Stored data
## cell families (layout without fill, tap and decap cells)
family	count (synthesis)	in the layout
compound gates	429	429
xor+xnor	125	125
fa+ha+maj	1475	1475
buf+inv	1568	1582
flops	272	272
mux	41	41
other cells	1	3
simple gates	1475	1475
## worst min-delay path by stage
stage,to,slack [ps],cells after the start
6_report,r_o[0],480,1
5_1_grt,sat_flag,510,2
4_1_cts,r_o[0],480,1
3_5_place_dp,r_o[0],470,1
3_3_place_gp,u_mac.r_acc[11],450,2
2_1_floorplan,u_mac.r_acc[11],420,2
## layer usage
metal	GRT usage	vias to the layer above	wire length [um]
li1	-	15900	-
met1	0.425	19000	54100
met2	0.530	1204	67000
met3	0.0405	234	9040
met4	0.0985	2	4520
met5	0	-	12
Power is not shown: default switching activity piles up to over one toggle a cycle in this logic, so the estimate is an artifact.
--- src/rtl/hack_soc_pkg.sv ---
// Shared definitions for the hack_soc memory subsystem: arbiter state
// encoding and requester identities.
package hack_soc_pkg;

    typedef enum logic [1:0] {
        ST_IDLE    = 2'd0,
        ST_ISSUE   = 2'd1,
        ST_WAIT    = 2'd2,
        ST_RESPOND = 2'd3
    } arb_state_e;

    localparam logic OWNER_CPU  = 1'b0;
    localparam logic OWNER_DISP = 1'b1;

endpackage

Exercise brief: Only the number should be given: how many lines of the data contain the word "usage"?

Answer for the task: 2